Roman Women in Shakespeare and His Contemporaries PDF Author: Domenico Lovascio
Publisher: Walter de Gruyter GmbH & Co KG
ISBN: 1501514059
Category : History
Languages : en
Pages : 271

Book Description
Roman Women in Shakespeare and His Contemporaries explores the crucial role of Roman female characters in the plays of Shakespeare and his contemporaries. While much has been written on male characters in the Roman plays as well as on non-Roman women in early modern English drama, very little attention has been paid to the issues of what makes Roman women ‘Roman’ and what their role in those plays is beyond their supposed function as supporting characters for the male protagonists. Through the exploration of a broad array of works produced by such diverse playwrights as Samuel Brandon, William Shakespeare, Matthew Gwynne, Ben Jonson, John Fletcher, Philip Massinger, Thomas May, and Nathaniel Richards under three such different monarchs as Elizabeth I, James I, and Charles I, Roman Women in Shakespeare and His Contemporaries contributes to a more precise assessment of the practices through which female identities were discussed in literature in the specific context of Roman drama and a more nuanced understanding of the ways in which accounts of Roman women were appropriated, manipulated and recreated in early modern England.

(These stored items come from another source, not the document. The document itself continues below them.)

--- src/rtl/store_buffer_unit.sv ---
// EX-stage store buffer: speculative enqueue, WB-driven commit, flush of uncommitted
// entries, in-order drain to data memory and store-to-load forwarding.
module store_buffer_unit
  import store_buffer_unit_pkg::*;
#(
  parameter int SB_ADDR_SIZE = DEF_SB_ADDR_SIZE,
  parameter int ADDR_WIDTH   = DEF_ADDR_WIDTH,
  parameter int DATA_WIDTH   = DEF_DATA_WIDTH
) (
  input  logic                  clk,
  input  logic                  reset,
  input  logic                  st_valid,
  input  logic [ADDR_WIDTH-1:0] st_addr,
  input  logic [DATA_WIDTH-1:0] st_data,
  input  logic                  commit_st,
  input  logic                  flush,
  input  logic [ADDR_WIDTH-1:0] ld_addr,
  output logic                  ld_hit,
  output logic [DATA_WIDTH-1:0] ld_data,
  output logic                  sb_full,
  output logic                  sb_empty,
  output logic                  mem_wr_en,
  output logic [ADDR_WIDTH-1:0] mem_wr_addr,
  output logic [DATA_WIDTH-1:0] mem_wr_data,
  input  logic                  mem_wr_ack,
  output logic                  overflow_err,
  output logic                  commit_err
);
  localparam int DEPTH = 1 << SB_ADDR_SIZE;
  localparam int PW    = SB_ADDR_SIZE + 1;

  logic [PW-1:0] head_r, cmt_r, tail_r;
  logic [PW-1:0] used_s, cmt_next_s, head_next_s;
  logic          full_s, enq_s, cmt_ok_s;
  sb_state_e     state_r;

  logic [DEPTH-1:0][ADDR_WIDTH-1:0] ent_addr_r;
  logic [DEPTH-1:0][DATA_WIDTH-1:0] ent_data_r;

  assign used_s      = tail_r - head_r;
  assign full_s      = (used_s == PW'(DEPTH));
  assign sb_full     = full_s;
  assign sb_empty    = (tail_r == head_r);
  assign enq_s       = st_valid && !full_s && !flush;
  // A store accepted in the same cycle is committable even when cmt has caught up with tail.
  assign cmt_ok_s    = commit_st && ((cmt_r != tail_r) || enq_s);
  assign cmt_next_s  = cmt_r + {{SB_ADDR_SIZE{1'b0}}, cmt_ok_s};
  assign head_next_s = head_r + {{SB_ADDR_SIZE{1'b0}}, 1'b1};

  // Commit/tail pointers and sticky error flags.
  always_ff @(posedge clk or negedge reset) begin
    if (!reset) begin
      cmt_r        <= {PW{1'b0}};
      tail_r       <= {PW{1'b0}};
      overflow_err <= 1'b0;
      commit_err   <= 1'b0;
    end else begin
      cmt_r <= cmt_next_s;
      if (flush) begin
        tail_r <= cmt_next_s;
      end else if (enq_s) begin
        tail_r <= tail_r + {{SB_ADDR_SIZE{1'b0}}, 1'b1};
      end
      if (st_valid && full_s) begin
        overflow_err <= 1'b1;
      end
      if (commit_st && !cmt_ok_s) begin
        commit_err <= 1'b1;
      end
    end
  end

  // Entry storage, written at the tail slot on accept.
  always_ff @(posedge clk or negedge reset) begin
    if (!reset) begin
      ent_addr_r <= {(DEPTH*ADDR_WIDTH){1'b0}};
      ent_data_r <= {(DEPTH*DATA_WIDTH){1'b0}};
    end else if (enq_s) begin
      ent_addr_r[tail_r[SB_ADDR_SIZE-1:0]] <= st_addr;
      ent_data_r[tail_r[SB_ADDR_SIZE-1:0]] <= st_data;
    end
  end

  // Drain FSM: presents committed entries at head until acknowledged.
  always_ff @(posedge clk or negedge reset) begin
    if (!reset) begin
      state_r     <= SB_IDLE;
      head_r      <= {PW{1'b0}};
      mem_wr_en   <= 1'b0;
      mem_wr_addr <= {ADDR_WIDTH{1'b0}};
      mem_wr_data <= {DATA_WIDTH{1'b0}};
    end else begin
      case (state_r)
        SB_IDLE: begin
          if (head_r != cmt_r) begin
            state_r     <= SB_WRITE;
            mem_wr_en   <= 1'b1;
            mem_wr_addr <= ent_addr_r[head_r[SB_ADDR_SIZE-1:0]];
            mem_wr_data <= ent_data_r[head_r[SB_ADDR_SIZE-1:0]];
          end
        end
        SB_WRITE: begin
          if (mem_wr_ack) begin
            head_r <= head_next_s;
            // Compare against the registered cmt: the next entry must already be in storage.
            if (head_next_s != cmt_r) begin
              mem_wr_addr <= ent_addr_r[head_next_s[SB_ADDR_SIZE-1:0]];
              mem_wr_data <= ent_data_r[head_next_s[SB_ADDR_SIZE-1:0]];
            end else begin
              state_r   <= SB_IDLE;
              mem_wr_en <= 1'b0;
            end
          end
        end
        default: begin
          state_r   <= SB_IDLE;
          mem_wr_en <= 1'b0;
        end
      endcase
    end
  end

  store_fwd_select #(
    .SB_ADDR_SIZE (SB_ADDR_SIZE),
    .ADDR_WIDTH   (ADDR_WIDTH),
    .DATA_WIDTH   (DATA_WIDTH)
  ) u_fwd (
    .head     (head_r),
    .tail     (tail_r),
    .ent_addr (ent_addr_r),
    .ent_data (ent_data_r),
    .ld_addr  (ld_addr),
    .ld_hit   (ld_hit),
    .ld_data  (ld_data)
  );
endmodule
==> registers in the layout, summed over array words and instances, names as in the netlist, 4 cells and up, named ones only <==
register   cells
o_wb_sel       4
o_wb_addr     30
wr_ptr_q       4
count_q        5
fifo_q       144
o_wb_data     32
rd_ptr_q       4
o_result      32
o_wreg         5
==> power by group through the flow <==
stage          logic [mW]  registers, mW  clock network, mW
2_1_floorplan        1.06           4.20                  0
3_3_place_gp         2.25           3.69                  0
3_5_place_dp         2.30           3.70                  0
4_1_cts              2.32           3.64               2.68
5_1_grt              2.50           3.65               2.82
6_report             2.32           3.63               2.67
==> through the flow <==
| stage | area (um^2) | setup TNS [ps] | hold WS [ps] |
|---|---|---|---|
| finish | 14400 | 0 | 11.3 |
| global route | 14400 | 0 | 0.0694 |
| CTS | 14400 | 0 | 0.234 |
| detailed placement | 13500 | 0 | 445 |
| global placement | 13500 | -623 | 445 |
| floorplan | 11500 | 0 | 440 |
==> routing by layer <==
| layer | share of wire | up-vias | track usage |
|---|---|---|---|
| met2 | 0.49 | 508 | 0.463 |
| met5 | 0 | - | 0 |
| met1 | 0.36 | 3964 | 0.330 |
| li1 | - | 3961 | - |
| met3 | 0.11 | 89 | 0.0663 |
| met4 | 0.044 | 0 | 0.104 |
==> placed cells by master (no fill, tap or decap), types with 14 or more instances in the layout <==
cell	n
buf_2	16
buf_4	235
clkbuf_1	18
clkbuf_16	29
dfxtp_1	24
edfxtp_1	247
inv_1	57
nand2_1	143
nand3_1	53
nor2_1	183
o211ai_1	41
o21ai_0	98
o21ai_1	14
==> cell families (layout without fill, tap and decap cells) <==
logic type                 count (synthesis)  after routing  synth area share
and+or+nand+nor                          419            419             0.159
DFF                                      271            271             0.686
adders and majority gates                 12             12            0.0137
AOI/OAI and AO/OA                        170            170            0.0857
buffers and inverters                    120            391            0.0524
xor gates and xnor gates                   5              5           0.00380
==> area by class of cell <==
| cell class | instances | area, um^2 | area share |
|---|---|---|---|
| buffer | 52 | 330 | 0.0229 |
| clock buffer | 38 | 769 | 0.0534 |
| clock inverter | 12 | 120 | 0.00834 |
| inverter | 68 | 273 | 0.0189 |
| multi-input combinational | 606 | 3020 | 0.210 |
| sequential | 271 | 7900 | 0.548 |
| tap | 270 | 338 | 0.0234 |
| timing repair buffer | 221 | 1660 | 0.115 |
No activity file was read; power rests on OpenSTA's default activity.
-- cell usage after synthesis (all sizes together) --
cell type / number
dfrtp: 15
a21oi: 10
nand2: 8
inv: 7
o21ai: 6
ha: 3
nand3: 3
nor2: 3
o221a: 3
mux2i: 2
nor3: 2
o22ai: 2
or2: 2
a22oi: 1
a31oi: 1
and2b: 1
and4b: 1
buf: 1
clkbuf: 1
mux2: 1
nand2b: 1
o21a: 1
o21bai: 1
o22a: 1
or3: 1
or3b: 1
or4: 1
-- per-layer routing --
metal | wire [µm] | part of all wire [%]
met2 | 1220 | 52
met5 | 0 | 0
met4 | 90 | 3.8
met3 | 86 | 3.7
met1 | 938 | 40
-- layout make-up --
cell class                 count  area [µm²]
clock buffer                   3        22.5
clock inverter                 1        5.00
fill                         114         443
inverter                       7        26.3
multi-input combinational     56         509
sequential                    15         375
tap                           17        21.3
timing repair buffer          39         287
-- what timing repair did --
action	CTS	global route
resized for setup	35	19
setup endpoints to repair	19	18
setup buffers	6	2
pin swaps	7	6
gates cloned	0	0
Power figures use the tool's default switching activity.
[src/rtl/das_sum_engine.sv]
// Delay-and-sum engine: per output point, reads one delay per enabled channel, fetches the
// delayed sample, accumulates across channels and writes the sum to the sum RAM.
module das_sum_engine #(
    parameter int NUM_CH     = 8,
    parameter int NUM_PTS    = 768,
    parameter int SAMP_DEPTH = 6144,
    parameter int SAMP_W     = 32,
    parameter int DLY_W      = 13,
    parameter int RD_LAT     = 2,
    parameter bit SIGNED     = 1'b1,
    parameter int SUM_W      = SAMP_W + $clog2(NUM_CH) + 1
) (
    input logic       clk,
    input logic       reset_n,
    das_sum_if.master bus
);
    localparam int CH_W   = (NUM_CH > 1) ? $clog2(NUM_CH) : 1;
    localparam int PT_W   = (NUM_PTS > 1) ? $clog2(NUM_PTS) : 1;
    localparam int DLY_AW = $clog2(NUM_CH * NUM_PTS);
    localparam int SMP_AW = $clog2(NUM_CH * SAMP_DEPTH);
    localparam int WT_W   = (RD_LAT > 1) ? $clog2(RD_LAT) : 1;

    typedef enum logic [2:0] {
        S_IDLE, S_DLY_RD, S_DLY_WT, S_SMP_RD, S_SMP_WT, S_WRITE, S_FIN
    } state_t;

    typedef struct packed {
        logic            found;
        logic [CH_W-1:0] idx;
    } ch_sel_t;

    // Lowest enabled channel at or above 'from'; found=0 when none remain.
    function automatic ch_sel_t find_ch(input logic [NUM_CH-1:0] mask, input int from);
        ch_sel_t sel;
        sel = '0;
        for (int i = NUM_CH - 1; i >= 0; i--) begin
            if (mask[i] && i >= from) begin
                sel.found = 1'b1;
                sel.idx   = CH_W'(i);
            end
        end
        return sel;
    endfunction

    state_t            state_q, state_d;
    logic [NUM_CH-1:0] mask_q, mask_d;
    logic [CH_W-1:0]   ch_q, ch_d;
    logic [PT_W-1:0]   p_q, p_d;
    logic [WT_W-1:0]   wt_q, wt_d;
    logic [DLY_W-1:0]  dly_q, dly_d;
    logic [SUM_W-1:0]  acc_q, acc_d;
    logic [15:0]       oob_q, oob_d;

    ch_sel_t          start_sel, first_sel, next_sel;
    logic             wt_last, p_last, dly_oob, smp_sign;
    logic [SUM_W-1:0] smp_ext;

    assign start_sel = find_ch(bus.ch_mask, 0);
    assign first_sel = find_ch(mask_q, 0);
    assign next_sel  = find_ch(mask_q, int'(ch_q) + 1);
    assign wt_last   = (wt_q == WT_W'(RD_LAT - 1));
    assign p_last    = (p_q == PT_W'(NUM_PTS - 1));
    assign dly_oob   = (32'(bus.dly_rd_data) >= 32'(SAMP_DEPTH));
    assign smp_sign  = SIGNED & bus.smp_rd_data[SAMP_W-1];
    assign smp_ext   = {{(SUM_W - SAMP_W){smp_sign}}, bus.smp_rd_data};

    // NOTE: state registers use non-blocking assignments so every flop samples
    // pre-edge values regardless of process ordering.
    always_ff @(posedge clk or negedge reset_n) begin
        if (!reset_n) begin
            state_q <= S_IDLE;
            mask_q  <= '0;
            ch_q    <= '0;
            p_q     <= '0;
            wt_q    <= '0;
            dly_q   <= '0;
            acc_q   <= '0;
            oob_q   <= '0;
        end else begin
            state_q <= state_d;
            mask_q  <= mask_d;
            ch_q    <= ch_d;
            p_q     <= p_d;
            wt_q    <= wt_d;
            dly_q   <= dly_d;
            acc_q   <= acc_d;
            oob_q   <= oob_d;
        end
    end

    // NOTE: every variable gets its hold value first, so no branch can leave one
    // unassigned and infer a latch.
    always_comb begin
        state_d = state_q;
        mask_d  = mask_q;
        ch_d    = ch_q;
        p_d     = p_q;
        wt_d    = wt_q;
        dly_d   = dly_q;
        acc_d   = acc_q;
        oob_d   = oob_q;

        case (state_q)
            S_IDLE: begin
                if (bus.start) begin
                    mask_d  = bus.ch_mask;
                    oob_d   = '0;
                    p_d     = '0;
                    acc_d   = '0;
                    ch_d    = start_sel.idx;
                    state_d = start_sel.found ? S_DLY_RD : S_WRITE;
                end
            end
            S_DLY_RD: begin
                wt_d    = '0;
                state_d = S_DLY_WT;
            end
            S_DLY_WT: begin
                if (!wt_last) begin
                    wt_d = wt_q + WT_W'(1);
                end else if (dly_oob) begin
                    // Out-of-range delay contributes nothing and skips its sample read.
                    oob_d   = (oob_q == 16'hFFFF) ? oob_q : oob_q + 16'd1;
                    ch_d    = next_sel.idx;
                    state_d = next_sel.found ? S_DLY_RD : S_WRITE;
                end else begin
                    dly_d   = bus.dly_rd_data;
                    state_d = S_SMP_RD;
                end
            end
            S_SMP_RD: begin
                wt_d    = '0;
                state_d = S_SMP_WT;
            end
            S_SMP_WT: begin
                if (!wt_last) begin
                    wt_d = wt_q + WT_W'(1);
                end else begin
                    acc_d   = acc_q + smp_ext;
                    ch_d    = next_sel.idx;
                    state_d = next_sel.found ? S_DLY_RD : S_WRITE;
                end
            end
            S_WRITE: begin
                acc_d = '0;
                ch_d  = first_sel.idx;
                if (p_last) begin
                    state_d = S_FIN;
                end else begin
                    p_d     = p_q + PT_W'(1);
                    state_d = first_sel.found ? S_DLY_RD : S_WRITE;
                end
            end
            S_FIN:   state_d = S_IDLE;
            default: state_d = S_IDLE;
        endcase
    end

    always_comb begin
        bus.busy        = (state_q != S_IDLE) && (state_q != S_FIN);
        bus.done        = (state_q == S_FIN);
        bus.oob_cnt     = oob_q;
        bus.dly_rd_en   = 1'b0;
        bus.dly_rd_addr = '0;
        bus.smp_rd_en   = 1'b0;
        bus.smp_rd_addr = '0;
        bus.sum_wr_en   = 1'b0;
        bus.sum_wr_addr = '0;
        bus.sum_wr_data = '0;

        case (state_q)
            S_DLY_RD: begin
                bus.dly_rd_en   = 1'b1;
                bus.dly_rd_addr = DLY_AW'(32'(ch_q) * 32'(NUM_PTS) + 32'(p_q));
            end
            S_SMP_RD: begin
                bus.smp_rd_en   = 1'b1;
                bus.smp_rd_addr = SMP_AW'(32'(ch_q) * 32'(SAMP_DEPTH) + 32'(dly_q));
            end
            S_WRITE: begin
                bus.sum_wr_en   = 1'b1;
                bus.sum_wr_addr = p_q;
                bus.sum_wr_data = acc_q;
            end
            default: ;
        endcase
    end
endmodule
[src/rtl/hilo_pkg.sv]
// Shared encodings for the HI/LO multiply/divide unit: operand width,
// md_op codes and FSM states.
package hilo_pkg;

    localparam int WIDTH     = 32;
    localparam int DIV_STEPS = 32;

    typedef enum logic [1:0] {
        MD_NONE = 2'b00,
        MD_MUL  = 2'b01,
        MD_DIV  = 2'b10,
        MD_RSVD = 2'b11
    } md_op_e;

    typedef enum logic [1:0] {
        ST_IDLE = 2'b00,
        ST_MUL  = 2'b01,
        ST_DIV  = 2'b10
    } state_e;

    // Only MUL and DIV launch work; NONE and the reserved code are no-ops.
    function automatic logic md_op_valid(input logic [1:0] op);
        return (op == MD_MUL) || (op == MD_DIV);
    endfunction

endpackage

[src/rtl/hilo_unit_div_iter.sv]
// Iterative restoring divider: magnitude conversion on load, one quotient bit
// per run cycle, sign fix applied combinationally on the final step.
module div_iter #(
    parameter int WIDTH     = 32,
    parameter int DIV_STEPS = 32
) (
    input  logic             clk,
    input  logic             rst,
    input  logic             load,
    input  logic             run,
    input  logic             is_signed,
    input  logic [WIDTH-1:0] a,
    input  logic [WIDTH-1:0] b,
    output logic             done,
    output logic [WIDTH-1:0] quo,
    output logic [WIDTH-1:0] rem
);

    localparam int              CW   = $clog2(DIV_STEPS);
    localparam logic [CW-1:0]   LAST = CW'(DIV_STEPS - 1);

    function automatic logic [WIDTH-1:0] negate(input logic [WIDTH-1:0] v);
        return ~v + WIDTH'(1'b1);
    endfunction

    // Two's complement of -2^(WIDTH-1) is itself, which is the correct magnitude.
    function automatic logic [WIDTH-1:0] magnitude(input logic [WIDTH-1:0] v,
                                                   input logic sgn);
        if (sgn && v[WIDTH-1]) begin
            return negate(v);
        end else begin
            return v;
        end
    endfunction

    logic [WIDTH-1:0] rem_r;
    logic [WIDTH-1:0] quo_r;
    logic [WIDTH-1:0] div_r;
    logic [WIDTH-1:0] a_r;
    logic             neg_q_r;
    logic             neg_r_r;
    logic             zero_r;
    logic [CW-1:0]    cnt_r;

    logic [WIDTH:0]   shifted_s;
    logic             ge_s;
    logic [WIDTH-1:0] rem_step_s;
    logic [WIDTH-1:0] quo_step_s;

    // Divider datapath and step counter.
    always_ff @(posedge clk or negedge rst) begin
        if (!rst) begin
            rem_r   <= {WIDTH{1'b0}};
            quo_r   <= {WIDTH{1'b0}};
            div_r   <= {WIDTH{1'b0}};
            a_r     <= {WIDTH{1'b0}};
            neg_q_r <= 1'b0;
            neg_r_r <= 1'b0;
            zero_r  <= 1'b0;
            cnt_r   <= {CW{1'b0}};
        end else if (load) begin
            rem_r   <= {WIDTH{1'b0}};
            quo_r   <= magnitude(a, is_signed);
            div_r   <= magnitude(b, is_signed);
            a_r     <= a;
            neg_q_r <= is_signed & (a[WIDTH-1] ^ b[WIDTH-1]);
            neg_r_r <= is_signed & a[WIDTH-1];
            zero_r  <= (b == {WIDTH{1'b0}});
            cnt_r   <= {CW{1'b0}};
        end else if (run) begin
            rem_r   <= rem_step_s;
            quo_r   <= quo_step_s;
            cnt_r   <= cnt_r + CW'(1'b1);
        end
    end

    // One shift-subtract step; quo_r shifts dividend bits out and quotient bits in.
    always_comb begin
        shifted_s  = {rem_r, quo_r[WIDTH-1]};
        ge_s       = (shifted_s >= {1'b0, div_r});
        rem_step_s = ge_s ? (shifted_s[WIDTH-1:0] - div_r) : shifted_s[WIDTH-1:0];
        quo_step_s = {quo_r[WIDTH-2:0], ge_s};
    end

    assign done = run & (cnt_r == LAST);

    // Divide-by-zero returns all-ones / raw dividend with no sign fix.
    always_comb begin
        if (zero_r) begin
            quo = {WIDTH{1'b1}};
            rem = a_r;
        end else begin
            quo = neg_q_r ? negate(quo_step_s) : quo_step_s;
            rem = neg_r_r ? negate(rem_step_s) : rem_step_s;
        end
    end

endmodule
$ cat src/rtl/i2s_rx.sv
// I2S deserialiser: synchronises an externally clocked BCK/LRCK/SDATA stream
// into the mck domain and emits paired left/right words with a frame strobe.
module i2s_rx #(
    parameter int WIDTH       = 24,
    parameter int SYNC_STAGES = 2,
    parameter bit OFFSET_BIN  = 1'b1
) (
    input  logic     mck,
    input  logic     rst,
    i2s_rx_if.slave  bus
);

    localparam int CNT_W = $clog2(WIDTH + 1);
    localparam logic [WIDTH-1:0] OUT_FLIP = OFFSET_BIN ? {1'b1, {(WIDTH-1){1'b0}}} : '0;

    typedef enum logic [1:0] {IDLE, SHIFT, PAD} state_t;

    logic [SYNC_STAGES-1:0] bck_sync_q,   bck_sync_d;
    logic [SYNC_STAGES-1:0] lrck_sync_q,  lrck_sync_d;
    logic [SYNC_STAGES-1:0] sdata_sync_q, sdata_sync_d;
    logic                   bck_prev_q,   bck_prev_d;
    logic                   lrck_prev_q,  lrck_prev_d;
    logic                   primed_q,     primed_d;
    state_t                 state_q,      state_d;
    logic [CNT_W-1:0]       bit_cnt_q,    bit_cnt_d;
    logic                   chan_q,       chan_d;
    logic [WIDTH-1:0]       shift_q,      shift_d;
    logic [WIDTH-1:0]       left_hold_q,  left_hold_d;
    logic                   left_ok_q,    left_ok_d;
    logic [WIDTH-1:0]       sample_q,     sample_d;
    logic [WIDTH-1:0]       sample_r_q,   sample_r_d;
    logic                   sample_valid_q, sample_valid_d;
    logic                   short_err_q,  short_err_d;

    logic             bck_s;
    logic             lrck_s;
    logic             sdata_s;
    logic             rise;
    logic             lrck_change;
    logic [WIDTH-1:0] word;

    assign bck_s       = bck_sync_q[SYNC_STAGES-1];
    assign lrck_s      = lrck_sync_q[SYNC_STAGES-1];
    assign sdata_s     = sdata_sync_q[SYNC_STAGES-1];
    assign rise        = bck_s & ~bck_prev_q;
    assign lrck_change = lrck_s ^ lrck_prev_q;
    assign word        = {shift_q[WIDTH-2:0], sdata_s};

    always_comb begin
        bck_sync_d     = {bck_sync_q[SYNC_STAGES-2:0], bus.bck};
        lrck_sync_d    = {lrck_sync_q[SYNC_STAGES-2:0], bus.lrck};
        sdata_sync_d   = {sdata_sync_q[SYNC_STAGES-2:0], bus.sdata};
        bck_prev_d     = bck_s;
        lrck_prev_d    = lrck_prev_q;
        primed_d       = primed_q;
        state_d        = state_q;
        bit_cnt_d      = bit_cnt_q;
        chan_d         = chan_q;
        shift_d        = shift_q;
        left_hold_d    = left_hold_q;
        left_ok_d      = left_ok_q;
        sample_d       = sample_q;
        sample_r_d     = sample_r_q;
        sample_valid_d = 1'b0;
        short_err_d    = short_err_q;

        if (rise) begin
            lrck_prev_d = lrck_s;
            case (state_q)
                IDLE: begin
                    // The first rise after reset only establishes the lrck reference.
                    if (!primed_q) begin
                        primed_d = 1'b1;
                    end else if (lrck_change) begin
                        state_d   = SHIFT;
                        bit_cnt_d = '0;
                        chan_d    = lrck_s;
                    end
                end
                SHIFT: begin
                    if (lrck_change) begin
                        short_err_d = 1'b1;
                        left_ok_d   = 1'b0;
                        bit_cnt_d   = '0;
                        chan_d      = lrck_s;
                    end else begin
                        shift_d   = word;
                        bit_cnt_d = bit_cnt_q + CNT_W'(1);
                        if (bit_cnt_q == CNT_W'(WIDTH - 1)) begin
                            state_d = PAD;
                            if (!chan_q) begin
                                left_hold_d = word;
                                left_ok_d   = 1'b1;
                            end else if (left_ok_q) begin
                                sample_d       = left_hold_q ^ OUT_FLIP;
                                sample_r_d     = word ^ OUT_FLIP;
                                sample_valid_d = 1'b1;
                                left_ok_d      = 1'b0;
                            end
                        end
                    end
                end
                PAD: begin
                    if (lrck_change) begin
                        state_d   = SHIFT;
                        bit_cnt_d = '0;
                        chan_d    = lrck_s;
                    end
                end
                default: state_d = IDLE;
            endcase
        end
    end

    always_ff @(posedge mck or posedge rst) begin
        if (rst) begin
            bck_sync_q     <= '0;
            lrck_sync_q    <= '0;
            sdata_sync_q   <= '0;
            bck_prev_q     <= 1'b0;
            lrck_prev_q    <= 1'b0;
            primed_q       <= 1'b0;
            state_q        <= IDLE;
            bit_cnt_q      <= '0;
            chan_q         <= 1'b0;
            shift_q        <= '0;
            left_hold_q    <= '0;
            left_ok_q      <= 1'b0;
            sample_q       <= OUT_FLIP;
            sample_r_q     <= OUT_FLIP;
            sample_valid_q <= 1'b0;
            short_err_q    <= 1'b0;
        end else begin
            bck_sync_q     <= bck_sync_d;
            lrck_sync_q    <= lrck_sync_d;
            sdata_sync_q   <= sdata_sync_d;
            bck_prev_q     <= bck_prev_d;
            lrck_prev_q    <= lrck_prev_d;
            primed_q       <= primed_d;
            state_q        <= state_d;
            bit_cnt_q      <= bit_cnt_d;
            chan_q         <= chan_d;
            shift_q        <= shift_d;
            left_hold_q    <= left_hold_d;
            left_ok_q      <= left_ok_d;
            sample_q       <= sample_d;
            sample_r_q     <= sample_r_d;
            sample_valid_q <= sample_valid_d;
            short_err_q    <= short_err_d;
        end
    end

    assign bus.sample       = sample_q;
    assign bus.sample_r     = sample_r_q;
    assign bus.sample_valid = sample_valid_q;
    assign bus.short_err    = short_err_q;

endmodule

John Lydgate and the Making of Public Culture

John Lydgate and the Making of Public Culture PDF Author: Maura Nolan
Publisher: Cambridge University Press
ISBN: 9780521852982
Category : Literary Criticism
Languages : en
Pages : 296

Book Description
Publisher description

Reading Shakespeare’s Poems in Early Modern England

Reading Shakespeare’s Poems in Early Modern England PDF Author: S. Roberts
Publisher: Springer
ISBN: 0230286844
Category : Literary Criticism
Languages : en
Pages : 266

Book Description
This is the first comprehensive study of early modern texts, readings, and readers of Shakespeare's poems in print and manuscript, Reading Shakespeare's Poems in Early Modern England makes a compelling contribution both to Shakespeare studies and the history of the book. Examining gendered readerships and the use of erotic works, reading practises and manuscript culture, textual forms and transmission, literary taste and the canonisation of Shakespeare, this book argues that historicist criticism can no longer ignore histories of reading.